USP6NL was associated with β-catenin, and regulated the ubiquitinylation of β-catenin in human CRC cells. Following the co-immunoprecipitation with a anti-USP6NL antibody and b anti-β-catenin antibody, the presence of USP6NL and β-catenin in HCT116 cells transfected with siUSP6NL was measured by Western blot. c The presence of β-catenin in siUSP6NL transfected HCT116 cells was immunoprecipitated and immunoblotted with β-catenin antibodies or anti-ubiquitin antibodies

Without Wnt, β-catenin can be degraded through the ubiquitination/proteasome pathway [17]. Presently, we examined if USP6NL controls β-catenin ubiquitination in HCT116 cells transfected with siUSP6NL. Our data suggested that the levels of ubiquitinated β-catenin were significantly enhanced in siUSP6NL when compared with siNC, (Fig. 4c), demonstrating that USP6NL may be a deubiquitinase that prevents β-catenin ubiquitination.

C-myc was the mechanism, by which USP6NL regulated CRC cell growth

To confirm that C-myc was the mechanism, by which USP6NL regulated cell growth, control vector/USP6NL overexpression transfected SW480 cells were treated with 100 μmol/l of 10058-F4 (a specific C-myc inhibitor).
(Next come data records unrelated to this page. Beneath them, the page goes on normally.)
[src/sv/plcr_pkg.sv]
// ============================================================================
// plcr_pkg
// Shared constants, register codes, pipeline stage map and types for the
// piecewise linear color ramp.
// ============================================================================
package plcr_pkg;

   // sizing
   localparam int MAX_STOPS       = 5;
   localparam int FRACTION_BITS   = 12;
   localparam int NUM_COLORS      = 5;
   localparam int NUM_CHANS       = 3;
   localparam int SAMPLE_W        = 16;
   localparam int BOUND_W         = 16;
   localparam int COUNT_W         = 3;
   localparam int COLOR_W         = 24;
   localparam int CHAN_W          = 8;
   localparam int CSR_IDX_W       = 3;
   localparam int CSR_DATA_W      = 24;

   // divider widths
   localparam int DEN_W           = BOUND_W;
   localparam int KW              = $clog2(MAX_STOPS);
   localparam int QW              = (MAX_STOPS > 2) ? $clog2(MAX_STOPS - 1) : 1;
   localparam int N_W             = DEN_W + QW;
   localparam int STEPS_PER_STAGE = 2;
   localparam int FRAC_STAGES     = (FRACTION_BITS + STEPS_PER_STAGE - 1) / STEPS_PER_STAGE;

   // interpolation widths
   localparam int DELTA_W         = CHAN_W + 1;
   localparam int PROD_W          = DELTA_W + FRACTION_BITS + 1;

   // pipeline stage map
   localparam int ST_P0           = 0;
   localparam int ST_P1           = 1;
   localparam int ST_Q0           = 2;
   localparam int ST_F0           = ST_Q0 + QW;
   localparam int ST_L0           = ST_F0 + FRAC_STAGES;
   localparam int ST_L1           = ST_L0 + 1;
   localparam int ST_OUT          = ST_L1 + 1;
   localparam int NUM_STAGES      = ST_OUT + 1;

   // register codes
   localparam logic [CSR_IDX_W-1:0] CSR_LOWER      = 3'd0;
   localparam logic [CSR_IDX_W-1:0] CSR_UPPER      = 3'd1;
   localparam logic [CSR_IDX_W-1:0] CSR_COUNT      = 3'd2;
   localparam int                   CSR_COLOR_BASE = 3;

   // stop count limits
   localparam logic [COUNT_W-1:0] COUNT_RESET = 3'd5;
   localparam logic [COUNT_W-1:0] MAX_COUNT   = COUNT_W'(MAX_STOPS);
   localparam logic [COUNT_W-1:0] MIN_COUNT   = 3'd1;

   typedef logic [CHAN_W-1:0]  chan_type;
   typedef logic [COLOR_W-1:0] color_type;

   // divider result handed to the interpolation stages
   typedef struct packed {
      logic                     ok;
      logic [QW-1:0]            quo;
      logic [FRACTION_BITS-1:0] frac;
   } div_result_type;

endpackage

[src/sv/plcr_div.sv]
// ============================================================================
// plcr_div
// Pipelined restoring divider: segment index bits, then fraction bits, two per stage.
// The user must hold the span steady while items are in flight; it is not enforced.
// ============================================================================
module plcr_div (
   input  logic                            clock,
   input  logic [plcr_pkg::NUM_STAGES-1:0] stage_en,
   input  logic                            ok_in,
   input  logic [plcr_pkg::N_W-1:0]        num_in,
   input  logic [plcr_pkg::DEN_W-1:0]      den,
   output plcr_pkg::div_result_type        result
);
   import plcr_pkg::*;

   logic [N_W-1:0]           q_rem_ff  [QW];
   logic [QW-1:0]            q_bits_ff [QW];
   logic                     q_ok_ff   [QW];

   logic [DEN_W-1:0]         f_rem_ff  [FRAC_STAGES];
   logic [FRACTION_BITS-1:0] f_bits_ff [FRAC_STAGES];
   logic [QW-1:0]            f_quo_ff  [FRAC_STAGES];
   logic                     f_ok_ff   [FRAC_STAGES];

   // quotient stages, most significant bit first
   for (genvar j = 0; j < QW; j++) begin : g_quo
      localparam int B = QW - 1 - j;
      logic [N_W-1:0] rem_prev;
      logic [N_W-1:0] dsh;
      logic [N_W-1:0] rem_in;
      logic [QW-1:0]  bits_prev;
      logic [QW-1:0]  bits_in;
      logic           ok_prev;
      logic           take;

      if (j == 0) begin : g_first
         assign rem_prev  = num_in;
         assign bits_prev = '0;
         assign ok_prev   = ok_in;
      end else begin : g_next
         assign rem_prev  = q_rem_ff[j-1];
         assign bits_prev = q_bits_ff[j-1];
         assign ok_prev   = q_ok_ff[j-1];
      end

      // compare against the shifted span and subtract
      always_comb begin
         dsh        = N_W'(den) << B;
         take       = (rem_prev >= dsh);
         rem_in     = take ? (rem_prev - dsh) : rem_prev;
         bits_in    = bits_prev;
         bits_in[B] = take;
      end

      always_ff @(posedge clock) begin
         if (stage_en[ST_Q0 + j]) begin
            q_rem_ff[j]  <= rem_in;
            q_bits_ff[j] <= bits_in;
            q_ok_ff[j]   <= ok_prev;
         end
      end
   end

   // fraction stages, remainder stays below the span
   for (genvar s = 0; s < FRAC_STAGES; s++) begin : g_frac
      localparam int LEFT  = FRACTION_BITS - STEPS_PER_STAGE * s;
      localparam int STEPS = (LEFT < STEPS_PER_STAGE) ? LEFT : STEPS_PER_STAGE;
      logic [DEN_W-1:0]         rem_prev;
      logic [FRACTION_BITS-1:0] bits_prev;
      logic [QW-1:0]            quo_prev;
      logic                     ok_prev;
      logic [DEN_W-1:0]         rem_in;
      logic [FRACTION_BITS-1:0] bits_in;
      logic [DEN_W:0]           dbl;
      logic                     take;

      if (s == 0) begin : g_first
         assign rem_prev  = q_rem_ff[QW-1][DEN_W-1:0];
         assign bits_prev = '0;
         assign quo_prev  = q_bits_ff[QW-1];
         assign ok_prev   = q_ok_ff[QW-1];
      end else begin : g_next
         assign rem_prev  = f_rem_ff[s-1];
         assign bits_prev = f_bits_ff[s-1];
         assign quo_prev  = f_quo_ff[s-1];
         assign ok_prev   = f_ok_ff[s-1];
      end

      // shift in a zero, subtract the span where it fits
      always_comb begin
         rem_in  = rem_prev;
         bits_in = bits_prev;
         dbl     = '0;
         take    = 1'b0;
         for (int t = 0; t < STEPS; t++) begin
            dbl    = {rem_in, 1'b0};
            take   = (dbl >= {1'b0, den});
            rem_in = take ? DEN_W'(dbl - {1'b0, den}) : dbl[DEN_W-1:0];
            bits_in[LEFT - 1 - t] = take;
         end
      end

      always_ff @(posedge clock) begin
         if (stage_en[ST_F0 + s]) begin
            f_rem_ff[s]  <= rem_in;
            f_bits_ff[s] <= bits_in;
            f_quo_ff[s]  <= quo_prev;
            f_ok_ff[s]   <= ok_prev;
         end
      end
   end

   assign result.ok   = f_ok_ff[FRAC_STAGES-1];
   assign result.quo  = f_quo_ff[FRAC_STAGES-1];
   assign result.frac = f_bits_ff[FRAC_STAGES-1];

endmodule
Our data suggested that 10058-F4 significantly reduced USP6NL mRNA and protein levels (Fig. 5a), and suppressed the activity of USP6NL promoter (Fig. 5b) when compared with vector, demonstrating the inhibited effect of 10058-F4 on USP6NL expression. Besides, in comparison to Vector/USP6NL treatment, 10058-F4 time-dependently inhibited cell proliferation (Fig. 5c), and induced a server cycle arrest in G0–G1 phase through enhancing cell counts in G0–G1 phase while inhibiting cell counts in S and G2–M phases (Fig. 5d). Given the roles of USP6NL in regulating C-myc and cell growth, we can conclude that USP6NL acted on C-my to regulate CRC cell growth.

Fig. 5
figure 5

USP6NL acted on C-myc to regulate CRC cell growth. USP6NL overexpression transfected SW480 cells were treated with of a C-myc inhibitor 10058-F4 (100 μmol/l). Decreased a mRNA and protein levels and b reduced activity of USP6NL promoter (assessed using Dual luciferase report gene assay) in USP6NL overexpression transfected SW480 cells, suggested an inhibitory effect of 10058-F4 on USP6NL expression. c Cell proliferation and d cell cycle were assessed using CCK-8 method and flow cytometry, respectively. ##P < 0.01 vs. vector; &&P < 0.01 vs. vector + 10058-F4

Knockdown of USP6NL suppressed tumorigenicity of HCT116 cells in nude mice

After injection the nude mice with HCT116 cells transfected with siNC or siUSP6NL, tumor volume and weight were examined for 22 days, tumor apoptosis was measured using TUNEL reaction. Our data showed that siUSP6NL significantly inhibited tumor volume and tumor weight (Fig. 6a, b, all P < 0.01), promoted apoptosis in tumor tissue (Fig. 6c), reduced USP6NL, β-catenin, Cyclin D1 and C-myc while increased P27 when compared with siNC group (Fig. 6d), suggesting the involvement of USP6NL and its potential association with Wnt/β-catenin pathway and C-myc in CRC in vivo.

Fig. 6
figure 6

Knockdown of USP6NL inhibited tumorigenicity of HCT116 cells in a Xenograft model. Nude mice were subcutaneously injected with siNC/siUSP6NL transfected HCT116 cells (7 × 107 cells, 100 μl) (n = 6 in each group). a Tumor formation of mice and tumor volume (mm3) from 12th day to 33th day; b tumor weight (g) on 33th day; c apoptosis analysis in tumor using TUNEL technology (×200; d protein levels of USP6NL, β-catenin, Cyclin D1, C-myc and P27 in tumors; **P < 0.01 vs. siNC

Discussion

Ubiquitin-specific proteases (USPs), acting as deubiquitinating enzymes (DUBs), is emerging as the master regulator of tumor [10, 18,19,20,21]. In recent years, more and more evidence that the USPs family in oral malignant tumor, liver cancer, gastric cancer, breast cancer, colorectal cancer, and other abnormal expression in tumor [22]. In recent years, studies have found that USPs members USP4, USP7 and USP47 have been identified as β-catenin-specific deubiquitinylating enzyme [10,11,12]. As a member of the USP family, USP6NL plays an important role in the physiological process of the body [23, 24], and is closely related to Wnt/β-catenin signaling. Therefore, we propose whether USP6NL is involved in colorectal cancer cell proliferation and metastasis through Wnt/β-catenin signaling. At present, there are few studies on the role of USP6NL in CRC. Whether and how USP6NL acted on Wnt/β-catenin signaling pathway in CRC remained extremely poor requires further exploration.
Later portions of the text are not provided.